RELATED APPLICATIONS

This application claims the benefit of U.S. Provisional Application No. 62/048,573, filed Sep. 10, 2014, which is herein incorporated by reference in its entirety for all purposes.

STATEMENT OF GOVERNMENT INTEREST

This invention was made with United States Government support under Contract No. D11PC20154 awarded by the United States Department of the Interior. The United States Government has certain rights in this invention.

FIELD OF THE INVENTION

The present invention relates to the processing of data, and more particularly to analysis of scientific and patent literature metadata and text for assessing technical emergence.

BACKGROUND OF THE INVENTION

The ability to predict emergence of new ideas, trends, and topics has broad implications for many different stakeholders, including scientists deciding which subjects of research to pursue, government agencies deciding which programs to support, companies choosing where resources should be focused, investors selecting which technologies to fund, and intelligence analysts monitoring where the most interesting technologies are being developed.

Predictions of this nature are generally made by “experts” and other analysts having skill and knowledge in various fields, based on their review of available data, including publically available documents such as patents and technical papers.

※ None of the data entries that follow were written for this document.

File: src/rtl/ysyx_25030085_mem_arbiter.sv
// Shares one data-memory port between IFU and LSU; LSU wins ties, one transaction in flight.
// Define MEM_TIMEOUT_EN to abort a WAIT that exceeds TIMEOUT_CYC cycles.
module ysyx_25030085_mem_arbiter
    import ysyx_25030085_pkg::*;
#(
    parameter int unsigned ADDR_W      = 32,
    parameter int unsigned DATA_W      = 32,
    parameter int unsigned TIMEOUT_CYC = TIMEOUT_CYC_DEFAULT
) (
    input  logic                clk,
    input  logic                rst,

    input  logic                ifu_req_valid,
    output logic                ifu_req_ready,
    input  logic [ADDR_W-1:0]   ifu_addr,
    output logic                ifu_rsp_valid,
    output logic [DATA_W-1:0]   ifu_rdata,

    input  logic                lsu_req_valid,
    output logic                lsu_req_ready,
    input  logic [ADDR_W-1:0]   lsu_addr,
    input  logic                lsu_wen,
    input  logic [DATA_W-1:0]   lsu_wdata,
    input  logic [DATA_W/8-1:0] lsu_wmask,
    output logic                lsu_rsp_valid,
    output logic [DATA_W-1:0]   lsu_rdata,

    output logic                mem_req_valid,
    input  logic                mem_req_ready,
    output logic [ADDR_W-1:0]   mem_addr,
    output logic                mem_wen,
    output logic [DATA_W-1:0]   mem_wdata,
    output logic [DATA_W/8-1:0] mem_wmask,
    input  logic                mem_rsp_valid,
    input  logic [DATA_W-1:0]   mem_rdata,

    output logic                timeout_err
);

    localparam int unsigned MASK_W = DATA_W / 8;

    arb_state_e        state_q, state_d;
    owner_e            owner_q, owner_d;
    logic [ADDR_W-1:0] addr_q,  addr_d;
    logic              wen_q,   wen_d;
    logic [DATA_W-1:0] wdata_q, wdata_d;
    logic [MASK_W-1:0] wmask_q, wmask_d;

    logic in_idle, in_wait;
    logic lsu_grant, ifu_grant;
    logic rsp_fire, timeout_fire, done;
    logic wait_expired;

    // Reset masks every handshake so nothing leaks out during the reset cycle itself.
    assign in_idle      = (state_q == IDLE) & ~rst;
    assign in_wait      = (state_q == WAIT) & ~rst;
    assign lsu_grant    = in_idle & lsu_req_valid;
    assign ifu_grant    = in_idle & ifu_req_valid & ~lsu_req_valid;
    assign rsp_fire     = in_wait & mem_rsp_valid;
    assign timeout_fire = in_wait & wait_expired & ~mem_rsp_valid;
    assign done         = rsp_fire | timeout_fire;

    always_comb begin
        // NOTE: every target gets a default first, so no path through the case can infer a latch.
        state_d = state_q;
        owner_d = owner_q;
        addr_d  = addr_q;
        wen_d   = wen_q;
        wdata_d = wdata_q;
        wmask_d = wmask_q;
        unique case (state_q)
            IDLE: begin
                if (lsu_grant) begin
                    state_d = ISSUE;
                    owner_d = OWN_LSU;
                    addr_d  = lsu_addr;
                    wen_d   = lsu_wen;
                    wdata_d = lsu_wdata;
                    wmask_d = lsu_wmask;
                end else if (ifu_grant) begin
                    state_d = ISSUE;
                    owner_d = OWN_IFU;
                    addr_d  = ifu_addr;
                    wen_d   = 1'b0;
                    wdata_d = '0;
                    wmask_d = '1;
                end
            end
            ISSUE: begin
                if (mem_req_ready) state_d = WAIT;
            end
            WAIT: begin
                if (done) state_d = IDLE;
            end
            default: state_d = IDLE;
        endcase
    end

    always_ff @(posedge clk) begin
        // NOTE: non-blocking assignments make every flop sample pre-edge values, independent of statement order.
        if (rst) begin
            state_q <= IDLE;
            owner_q <= OWN_IFU;
            addr_q  <= '0;
            wen_q   <= 1'b0;
            wdata_q <= '0;
            wmask_q <= '0;
        end else begin
            state_q <= state_d;
            owner_q <= owner_d;
            addr_q  <= addr_d;
            wen_q   <= wen_d;
            wdata_q <= wdata_d;
            wmask_q <= wmask_d;
        end
    end

    assign lsu_req_ready = lsu_grant;
    assign ifu_req_ready = ifu_grant;

    assign mem_req_valid = (state_q == ISSUE) & ~rst;
    assign mem_addr      = addr_q;
    assign mem_wen       = wen_q;
    assign mem_wdata     = wdata_q;
    assign mem_wmask     = wmask_q;

    // A timed-out response still completes the owner's handshake, but with zero data.
    assign ifu_rsp_valid = done & (owner_q == OWN_IFU);
    assign lsu_rsp_valid = done & (owner_q == OWN_LSU);
    assign ifu_rdata     = (rsp_fire && owner_q == OWN_IFU) ? mem_rdata : '0;
    assign lsu_rdata     = (rsp_fire && owner_q == OWN_LSU) ? mem_rdata : '0;

`ifdef MEM_TIMEOUT_EN
    ysyx_25030085_arb_timer #(
        .LIMIT (TIMEOUT_CYC)
    ) u_timer (
        .clk     (clk),
        .rst     (rst),
        .clear   ((state_q == ISSUE) & mem_req_ready),
        .en      (state_q == WAIT),
        .expired (wait_expired)
    );
    assign timeout_err = timeout_fire;
`else
    assign wait_expired = 1'b0;
    assign timeout_err  = 1'b0;
`endif

endmodule
==> src/rtl/router_rd_sched.sv <==
// router_rd_sched
// Read-side scheduler for the 1x3 router. It watches the three router output
// FIFOs and drains one whole packet at a time. Channels are served
// round-robin, and the bytes are merged onto one valid/ready byte stream.
// Packet layout: header (length in [7:2], address in [1:0]), then length
// payload bytes, then one parity byte.
//
// Ports
//   clk, resetn                 clock (rising edge), async active-low reset
//   vld_out_0/1/2               router FIFO x non-empty
//   d_out_0/1/2 [7:0]           router FIFO x data, valid one cycle after a read
//   read_enb_0/1/2              read strobe to FIFO x (at most one high per cycle)
//   m_data [7:0], m_valid       merged output byte and its valid
//   m_ready                     downstream accept
//   m_chan [1:0]                source channel of m_data
//   m_sop, m_eop                m_data is the header / the parity byte
//   abort                       1-cycle pulse when a starved packet is abandoned
//   sched_busy                  a packet is locked (FSM not IDLE)
module router_rd_sched #(
  parameter int ABORT_CYC = 64
) (
  input  logic       clk,
  input  logic       resetn,
  input  logic       vld_out_0,
  input  logic       vld_out_1,
  input  logic       vld_out_2,
  input  logic [7:0] d_out_0,
  input  logic [7:0] d_out_1,
  input  logic [7:0] d_out_2,
  output logic       read_enb_0,
  output logic       read_enb_1,
  output logic       read_enb_2,
  output logic [7:0] m_data,
  output logic       m_valid,
  input  logic       m_ready,
  output logic [1:0] m_chan,
  output logic       m_sop,
  output logic       m_eop,
  output logic       abort,
  output logic       sched_busy
);

  typedef enum logic [1:0] {IDLE, HDR, HWAIT, BODY} state_t;

  typedef struct packed {
    logic       eop;
    logic       sop;
    logic [1:0] chan;
    logic [7:0] data;
  } beat_t;

  localparam logic [7:0] STARVE_LAST = 8'(ABORT_CYC - 1);

  state_t     state_q, state_d;
  logic [1:0] chan_q, chan_d;
  logic [1:0] rr_q, rr_d;
  logic [6:0] rem_q, rem_d;
  logic [7:0] starve_q, starve_d;
  // Tags of the read issued last cycle; its data is captured this cycle.
  logic       infl_q, infl_d;
  logic [1:0] infl_chan_q, infl_chan_d;
  logic       infl_sop_q, infl_sop_d;
  logic       infl_eop_q, infl_eop_d;
  // Two-entry output skid buffer.
  beat_t      buf_q [2];
  beat_t      buf_d [2];
  logic       wr_ptr_q, wr_ptr_d;
  logic       rd_ptr_q, rd_ptr_d;
  logic [1:0] cnt_q, cnt_d;

  logic [2:0] vld;
  logic       vld_c;
  logic       credit_ok;
  logic       rd_issue;
  logic       grant_ok;
  logic [1:0] grant_ch;
  logic [1:0] cand1, cand2;
  logic [7:0] d_cap;
  logic       push, pop;
  beat_t      head;

  function automatic logic [1:0] inc3(input logic [1:0] c);
    return (c == 2'd2) ? 2'd0 : c + 2'd1;
  endfunction

  function automatic logic pick(input logic [2:0] v, input logic [1:0] c);
    case (c)
      2'd0:    return v[0];
      2'd1:    return v[1];
      2'd2:    return v[2];
      default: return 1'b0;
    endcase
  endfunction

  assign vld   = {vld_out_2, vld_out_1, vld_out_0};
  assign vld_c = pick(vld, chan_q);
  assign cand1 = inc3(rr_q);
  assign cand2 = inc3(cand1);

  // The read data always belongs to the channel that the read targeted.
  always_comb begin
    case (infl_chan_q)
      2'd1:    d_cap = d_out_1;
      2'd2:    d_cap = d_out_2;
      default: d_cap = d_out_0;
    endcase
  end

  // A read is issued only when its byte is sure to find a free buffer slot.
  // That slot stays free whatever m_ready does.
  assign credit_ok = ({1'b0, cnt_q} + {2'b00, infl_q}) < 3'd2;

  // Round-robin search starting at the rr pointer.
  always_comb begin
    grant_ok = 1'b1;
    grant_ch = rr_q;
    if (pick(vld, rr_q))       grant_ch = rr_q;
    else if (pick(vld, cand1)) grant_ch = cand1;
    else if (pick(vld, cand2)) grant_ch = cand2;
    else                       grant_ok = 1'b0;
  end

  always_comb begin
    state_d    = state_q;
    chan_d     = chan_q;
    rr_d       = rr_q;
    rem_d      = rem_q;
    starve_d   = starve_q;
    rd_issue   = 1'b0;
    abort      = 1'b0;
    infl_sop_d = 1'b0;
    infl_eop_d = 1'b0;

    case (state_q)
      IDLE: begin
        if (grant_ok) begin
          chan_d  = grant_ch;
          state_d = HDR;
        end
      end
      HDR: begin
        if (vld_c && credit_ok) begin
          rd_issue   = 1'b1;
          infl_sop_d = 1'b1;
          state_d    = HWAIT;
        end
      end
      HWAIT: begin
        // The payload length plus the parity byte.
        rem_d   = {1'b0, d_cap[7:2]} + 7'd1;
        state_d = BODY;
      end
      BODY: begin
        if (vld_c && credit_ok && rem_q != 7'd0) begin
          rd_issue = 1'b1;
          rem_d    = rem_q - 7'd1;
          if (rem_q == 7'd1) begin
            infl_eop_d = 1'b1;
            state_d    = IDLE;
            rr_d       = inc3(chan_q);
          end
        end
      end
      default: state_d = IDLE;
    endcase

    // Starvation watchdog on the locked channel. A firing watchdog needs
    // vld_c low, so no read can be issued in the same cycle.
    if (state_q == HDR || state_q == BODY) begin
      if (vld_c) begin
        starve_d = '0;
      end else if (starve_q == STARVE_LAST) begin
        abort    = 1'b1;
        state_d  = IDLE;
        rr_d     = inc3(chan_q);
        starve_d = '0;
      end else begin
        starve_d = starve_q + 8'd1;
      end
    end else if (state_q == IDLE || vld_c) begin
      starve_d = '0;
    end

    infl_d      = rd_issue;
    infl_chan_d = rd_issue ? chan_q : infl_chan_q;
  end

  assign push = infl_q;
  assign pop  = m_valid && m_ready;

  always_comb begin
    buf_d = buf_q;
    if (push) begin
      buf_d[wr_ptr_q].data = d_cap;
      buf_d[wr_ptr_q].chan = infl_chan_q;
      buf_d[wr_ptr_q].sop  = infl_sop_q;
      buf_d[wr_ptr_q].eop  = infl_eop_q;
    end
    wr_ptr_d = wr_ptr_q ^ push;
    rd_ptr_d = rd_ptr_q ^ pop;
    cnt_d    = cnt_q + {1'b0, push} - {1'b0, pop};
  end

  always_ff @(posedge clk or negedge resetn) begin
    if (!resetn) begin
      state_q     <= IDLE;
      chan_q      <= '0;
      rr_q        <= '0;
      rem_q       <= '0;
      starve_q    <= '0;
      infl_q      <= 1'b0;
      infl_chan_q <= '0;
      infl_sop_q  <= 1'b0;
      infl_eop_q  <= 1'b0;
      buf_q[0]    <= '0;
      buf_q[1]    <= '0;
      wr_ptr_q    <= 1'b0;
      rd_ptr_q    <= 1'b0;
      cnt_q       <= '0;
    end else begin
      state_q     <= state_d;
      chan_q      <= chan_d;
      rr_q        <= rr_d;
      rem_q       <= rem_d;
      starve_q    <= starve_d;
      infl_q      <= infl_d;
      infl_chan_q <= infl_chan_d;
      infl_sop_q  <= infl_sop_d;
      infl_eop_q  <= infl_eop_d;
      buf_q[0]    <= buf_d[0];
      buf_q[1]    <= buf_d[1];
      wr_ptr_q    <= wr_ptr_d;
      rd_ptr_q    <= rd_ptr_d;
      cnt_q       <= cnt_d;
    end
  end

  assign head       = buf_q[rd_ptr_q];
  assign m_valid    = (cnt_q != 2'd0);
  assign m_data     = m_valid ? head.data : 8'd0;
  assign m_chan     = m_valid ? head.chan : 2'd0;
  assign m_sop      = m_valid && head.sop;
  assign m_eop      = m_valid && head.eop;
  assign read_enb_0 = rd_issue && (chan_q == 2'd0);
  assign read_enb_1 = rd_issue && (chan_q == 2'd1);
  assign read_enb_2 = rd_issue && (chan_q == 2'd2);
  assign sched_busy = (state_q != IDLE);

endmodule
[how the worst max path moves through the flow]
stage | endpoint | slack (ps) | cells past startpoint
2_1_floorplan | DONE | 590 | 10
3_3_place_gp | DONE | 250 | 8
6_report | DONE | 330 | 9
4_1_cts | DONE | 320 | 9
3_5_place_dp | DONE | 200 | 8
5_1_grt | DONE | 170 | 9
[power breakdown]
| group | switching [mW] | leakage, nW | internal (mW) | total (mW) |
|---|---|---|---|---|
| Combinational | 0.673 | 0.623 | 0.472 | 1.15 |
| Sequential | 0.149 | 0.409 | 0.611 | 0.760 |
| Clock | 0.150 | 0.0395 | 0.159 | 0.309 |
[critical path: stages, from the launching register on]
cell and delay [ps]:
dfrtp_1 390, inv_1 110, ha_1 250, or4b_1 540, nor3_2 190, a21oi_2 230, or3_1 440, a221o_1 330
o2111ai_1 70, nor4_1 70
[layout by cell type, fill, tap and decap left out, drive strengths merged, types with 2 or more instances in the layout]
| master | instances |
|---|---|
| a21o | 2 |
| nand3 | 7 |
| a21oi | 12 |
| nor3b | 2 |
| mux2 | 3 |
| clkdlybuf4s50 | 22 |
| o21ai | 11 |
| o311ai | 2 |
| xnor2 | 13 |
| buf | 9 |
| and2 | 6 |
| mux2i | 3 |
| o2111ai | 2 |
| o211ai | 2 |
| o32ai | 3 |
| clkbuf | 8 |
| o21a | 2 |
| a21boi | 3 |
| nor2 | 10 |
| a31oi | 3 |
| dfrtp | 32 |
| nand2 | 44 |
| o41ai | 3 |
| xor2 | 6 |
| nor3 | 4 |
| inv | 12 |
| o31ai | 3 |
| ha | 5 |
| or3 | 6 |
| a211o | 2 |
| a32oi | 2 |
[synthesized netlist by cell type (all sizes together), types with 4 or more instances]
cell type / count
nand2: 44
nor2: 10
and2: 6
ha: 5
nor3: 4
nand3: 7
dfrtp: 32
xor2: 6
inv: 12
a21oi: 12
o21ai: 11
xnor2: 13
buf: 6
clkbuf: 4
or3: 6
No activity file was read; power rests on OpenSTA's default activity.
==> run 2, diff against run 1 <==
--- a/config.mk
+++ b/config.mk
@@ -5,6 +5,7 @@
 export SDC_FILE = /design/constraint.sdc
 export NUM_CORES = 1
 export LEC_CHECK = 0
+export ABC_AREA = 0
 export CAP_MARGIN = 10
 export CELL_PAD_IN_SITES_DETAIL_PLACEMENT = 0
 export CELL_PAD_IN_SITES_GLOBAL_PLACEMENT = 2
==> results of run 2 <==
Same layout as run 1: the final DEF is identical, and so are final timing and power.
==> src/rtl/blk_mover.sv <==
// blk_mover: debounced five-button sprite-position controller with per-axis
// slow/fast acceleration and clamp-or-wrap playfield bounds.
module blk_mover #(
  parameter int unsigned X_W         = 11,
  parameter int unsigned Y_W         = 10,
  parameter int unsigned X_MIN       = 14,
  parameter int unsigned X_MAX       = 1237,
  parameter int unsigned Y_MIN       = 14,
  parameter int unsigned Y_MAX       = 757,
  parameter int unsigned X_RST       = 471,
  parameter int unsigned Y_RST       = 386,
  parameter int unsigned X_HOME      = 650,
  parameter int unsigned Y_HOME      = 376,
  parameter int unsigned STEP        = 4,
  parameter int unsigned FAST_MUL    = 2,
  parameter int unsigned ACCEL_TICKS = 8,
  parameter int unsigned DEB_TICKS   = 2,
  parameter int unsigned WRAP        = 0
) (
  input  logic           clk,
  input  logic           rst,
  input  logic           tick,
  input  logic           btn_u,
  input  logic           btn_d,
  input  logic           btn_l,
  input  logic           btn_r,
  input  logic           btn_c,
  output logic [X_W-1:0] pos_x,
  output logic [Y_W-1:0] pos_y,
  output logic           moving
);

  localparam int unsigned BtnU = 0;
  localparam int unsigned BtnD = 1;
  localparam int unsigned BtnL = 2;
  localparam int unsigned BtnR = 3;
  localparam int unsigned BtnC = 4;

  localparam int unsigned DebW  = $clog2(DEB_TICKS + 1);
  // One spare count so the hold counter cannot wrap before reaching the limit.
  localparam int unsigned HoldW = $clog2(ACCEL_TICKS + 2);

  localparam logic [DebW-1:0]  DebLim    = DebW'(DEB_TICKS);
  localparam logic [HoldW-1:0] AccelHold = HoldW'(ACCEL_TICKS);
  localparam logic             WrapEn    = (WRAP != 0);

  localparam logic signed [X_W:0] XMinS  = $signed((X_W+1)'(X_MIN));
  localparam logic signed [X_W:0] XMaxS  = $signed((X_W+1)'(X_MAX));
  localparam logic signed [X_W:0] XSlow  = $signed((X_W+1)'(STEP));
  localparam logic signed [X_W:0] XFast  = $signed((X_W+1)'(STEP * FAST_MUL));
  localparam logic signed [Y_W:0] YMinS  = $signed((Y_W+1)'(Y_MIN));
  localparam logic signed [Y_W:0] YMaxS  = $signed((Y_W+1)'(Y_MAX));
  localparam logic signed [Y_W:0] YSlow  = $signed((Y_W+1)'(STEP));
  localparam logic signed [Y_W:0] YFast  = $signed((Y_W+1)'(STEP * FAST_MUL));

  typedef enum logic [1:0] {StIdle, StSlow, StFast} axis_st_e;

  typedef struct packed {
    axis_st_e         st;
    logic             neg;   // latched direction: 1 = towards the lower bound
    logic [HoldW-1:0] hold;
  } axis_t;

  // mv: 0 = no move, 1 = slow step, 2 = fast step
  typedef struct packed {
    axis_t      ax;
    logic [1:0] mv;
  } axis_step_t;

  localparam axis_t AxisIdle = '{st: StIdle, neg: 1'b0, hold: '0};

  // One tick of the per-axis motion FSM; act = axis has a direction, neg = its sign.
  function automatic axis_step_t axis_next(input axis_t cur, input logic act, input logic neg);
    axis_step_t r;
    r.ax = cur;
    r.mv = 2'd0;
    if (!act) begin
      r.ax.st = StIdle;
    end else begin
      unique case (cur.st)
        StIdle: begin
          r.ax = '{st: StSlow, neg: neg, hold: HoldW'(1)};
          r.mv = 2'd1;
        end
        StSlow: begin
          r.mv = 2'd1;
          if (neg != cur.neg) begin
            r.ax = '{st: StSlow, neg: neg, hold: HoldW'(1)};
          end else begin
            r.ax.hold = cur.hold + 1'b1;
            if (r.ax.hold >= AccelHold) r.ax.st = StFast;
          end
        end
        StFast: begin
          if (neg != cur.neg) begin
            r.ax = '{st: StSlow, neg: neg, hold: HoldW'(1)};
            r.mv = 2'd1;
          end else begin
            r.mv = 2'd2;
          end
        end
        default: r.ax = AxisIdle;
      endcase
    end
    return r;
  endfunction

  logic [4:0]            btn_raw, sync1_q, sync2_q;
  logic [4:0]            deb_q, deb_d;
  logic [4:0][DebW-1:0]  cnt_q, cnt_d;
  axis_t                 ax_x_q, ax_x_d, ax_y_q, ax_y_d;
  axis_step_t            stp_x, stp_y;
  logic [X_W-1:0]        pos_x_q, pos_x_d;
  logic [Y_W-1:0]        pos_y_q, pos_y_d;
  logic                  moving_q, moving_d;
  logic signed [X_W:0]   x_delta, x_sum, x_new;
  logic signed [Y_W:0]   y_delta, y_sum, y_new;

  assign btn_raw = {btn_c, btn_r, btn_l, btn_d, btn_u};

  // Two-flop synchronisers, shifting every clock.
  always_ff @(posedge clk) begin
    if (rst) begin
      sync1_q <= '0;
      sync2_q <= '0;
    end else begin
      sync1_q <= btn_raw;
      sync2_q <= sync1_q;
    end
  end

  // Debounce: a changed input must persist DEB_TICKS ticks before it is accepted.
  always_comb begin
    deb_d = deb_q;
    cnt_d = cnt_q;
    if (tick) begin
      for (int i = 0; i < 5; i++) begin
        if (sync2_q[i] != deb_q[i]) begin
          if (cnt_q[i] + 1'b1 == DebLim) begin
            deb_d[i] = ~deb_q[i];
            cnt_d[i] = '0;
          end else begin
            cnt_d[i] = cnt_q[i] + 1'b1;
          end
        end else begin
          cnt_d[i] = '0;
        end
      end
    end
  end

  // Axis FSMs and position update; motion uses the debounced state from before this tick.
  always_comb begin
    ax_x_d   = ax_x_q;
    ax_y_d   = ax_y_q;
    pos_x_d  = pos_x_q;
    pos_y_d  = pos_y_q;
    moving_d = moving_q;
    stp_x    = axis_next(ax_x_q, deb_q[BtnR] ^ deb_q[BtnL], deb_q[BtnL]);
    stp_y    = axis_next(ax_y_q, deb_q[BtnD] ^ deb_q[BtnU], deb_q[BtnU]);

    x_delta = '0;
    if (stp_x.mv == 2'd1)      x_delta = XSlow;
    else if (stp_x.mv == 2'd2) x_delta = XFast;
    if (stp_x.ax.neg) x_delta = -x_delta;
    x_sum = $signed({1'b0, pos_x_q}) + x_delta;
    x_new = x_sum;
    if (x_sum > XMaxS)      x_new = WrapEn ? XMinS : XMaxS;
    else if (x_sum < XMinS) x_new = WrapEn ? XMaxS : XMinS;

    y_delta = '0;
    if (stp_y.mv == 2'd1)      y_delta = YSlow;
    else if (stp_y.mv == 2'd2) y_delta = YFast;
    if (stp_y.ax.neg) y_delta = -y_delta;
    y_sum = $signed({1'b0, pos_y_q}) + y_delta;
    y_new = y_sum;
    if (y_sum > YMaxS)      y_new = WrapEn ? YMinS : YMaxS;
    else if (y_sum < YMinS) y_new = WrapEn ? YMaxS : YMinS;

    if (tick) begin
      if (deb_q[BtnC]) begin
        // Centre press overrides the arrows for this tick.
        ax_x_d   = AxisIdle;
        ax_y_d   = AxisIdle;
        pos_x_d  = X_W'(X_HOME);
        pos_y_d  = Y_W'(Y_HOME);
        moving_d = 1'b0;
      end else begin
        ax_x_d   = stp_x.ax;
        ax_y_d   = stp_y.ax;
        pos_x_d  = X_W'(x_new);
        pos_y_d  = Y_W'(y_new);
        moving_d = (stp_x.ax.st != StIdle) || (stp_y.ax.st != StIdle);
      end
    end
  end

  // State registers; synchronous reset wins over tick.
  always_ff @(posedge clk) begin
    if (rst) begin
      deb_q    <= '0;
      cnt_q    <= '0;
      ax_x_q   <= AxisIdle;
      ax_y_q   <= AxisIdle;
      pos_x_q  <= X_W'(X_RST);
      pos_y_q  <= Y_W'(Y_RST);
      moving_q <= 1'b0;
    end else begin
      deb_q    <= deb_d;
      cnt_q    <= cnt_d;
      ax_x_q   <= ax_x_d;
      ax_y_q   <= ax_y_d;
      pos_x_q  <= pos_x_d;
      pos_y_q  <= pos_y_d;
      moving_q <= moving_d;
    end
  end

  assign pos_x  = pos_x_q;
  assign pos_y  = pos_y_q;
  assign moving = moving_q;

endmodule
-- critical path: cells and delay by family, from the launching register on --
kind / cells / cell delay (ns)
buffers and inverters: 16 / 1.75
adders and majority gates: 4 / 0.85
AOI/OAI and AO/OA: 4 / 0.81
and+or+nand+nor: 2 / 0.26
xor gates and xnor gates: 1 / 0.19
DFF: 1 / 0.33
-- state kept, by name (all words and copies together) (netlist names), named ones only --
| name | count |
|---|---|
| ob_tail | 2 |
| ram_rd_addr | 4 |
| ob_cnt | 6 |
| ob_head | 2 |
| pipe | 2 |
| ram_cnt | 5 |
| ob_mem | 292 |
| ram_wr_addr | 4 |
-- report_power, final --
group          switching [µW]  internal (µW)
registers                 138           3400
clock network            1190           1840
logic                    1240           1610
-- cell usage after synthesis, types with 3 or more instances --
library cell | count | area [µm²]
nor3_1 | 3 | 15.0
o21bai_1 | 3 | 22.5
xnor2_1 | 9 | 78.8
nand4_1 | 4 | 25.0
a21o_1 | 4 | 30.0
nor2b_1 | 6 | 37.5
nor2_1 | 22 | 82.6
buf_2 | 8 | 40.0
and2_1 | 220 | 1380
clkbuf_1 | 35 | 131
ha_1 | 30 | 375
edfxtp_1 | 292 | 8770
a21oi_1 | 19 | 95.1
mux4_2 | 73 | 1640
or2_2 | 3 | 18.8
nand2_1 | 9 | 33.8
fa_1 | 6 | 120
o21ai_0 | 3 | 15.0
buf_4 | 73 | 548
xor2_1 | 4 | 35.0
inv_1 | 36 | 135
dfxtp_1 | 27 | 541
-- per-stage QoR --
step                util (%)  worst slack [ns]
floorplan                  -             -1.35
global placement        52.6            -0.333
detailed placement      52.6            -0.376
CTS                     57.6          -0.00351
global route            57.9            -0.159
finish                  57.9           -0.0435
**config.mk**
```make
export PLATFORM = sky130hd
export DESIGN_NAME = foo_slot_tracker_flat
export DESIGN_NICKNAME = d
export VERILOG_FILES = /design/src/rtl/foo_slot_tracker_if.sv /design/src/rtl/foo_slot_tracker.sv /design/src/flat_wrapper.sv
export SDC_FILE = /design/constraint.sdc
export NUM_CORES = 1
export LEC_CHECK = 0
export ABC_CLOCK_PERIOD_IN_PS = 5000
export BUFFER_PORTS_ARGS = -buffer_cell sky130_fd_sc_hd__buf_4
export CAP_MARGIN = 20
export CORE_MARGIN = 2
export CORE_UTILIZATION = 30
export CTS_CLUSTER_SIZE = 30
export DETAILED_ROUTE_END_ITERATION = 6
export PLACE_DENSITY = 0.48
export SYNTH_ARGS = -nofsm -noshare
export SYNTH_HDL_FRONTEND = slang
export SYNTH_SLANG_ARGS = --single-unit
```
**constraint.sdc**
```tcl
create_clock -name i_clk -period 5 [get_ports i_clk]
set_input_delay 0.75 -clock i_clk [delete_from_list [all_inputs] [get_ports i_clk]]
set_output_delay 0.75 -clock i_clk [all_outputs]
set_load 0.005 [all_outputs]
```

However, predictions made in this way can be inherently unreliable, due to gaps in the knowledge of such analysts, limits to the quantity of information that an analyst can reasonably review, and any predispositions that an analyst may have based on individual experience and interests.

Once a trend or topic of interest has been identified, automated tools are available that can be used to search for relevant information. The prior art discloses a number of methods for analyzing documents, including patents as well as technical and/or scientific literature, so as to retrieve information regarding topics/technologies of interest.

U.S. Pat. No. 6,151,600, for example, teaches that information may be appraised electronically. According to this approach, electronic data is stored on a data server, requests for information are sent to this data server based on search criteria, and matching results are returned. This system also includes a metering server that enables the retrieval of data from the electronic database.

In another approach, U.S. Pat. No. 7,668,885 teaches that data may be compiled into a computer-based adaptive knowledge system for immediate use in analysis. The knowledge system is created by modifying, individualizing, and prioritizing a database according to third-party metadata, personality, and preference characterization. The system thereby compiles data of interest to the user, categorizes the data, and organizes the data into selectable infrastructures.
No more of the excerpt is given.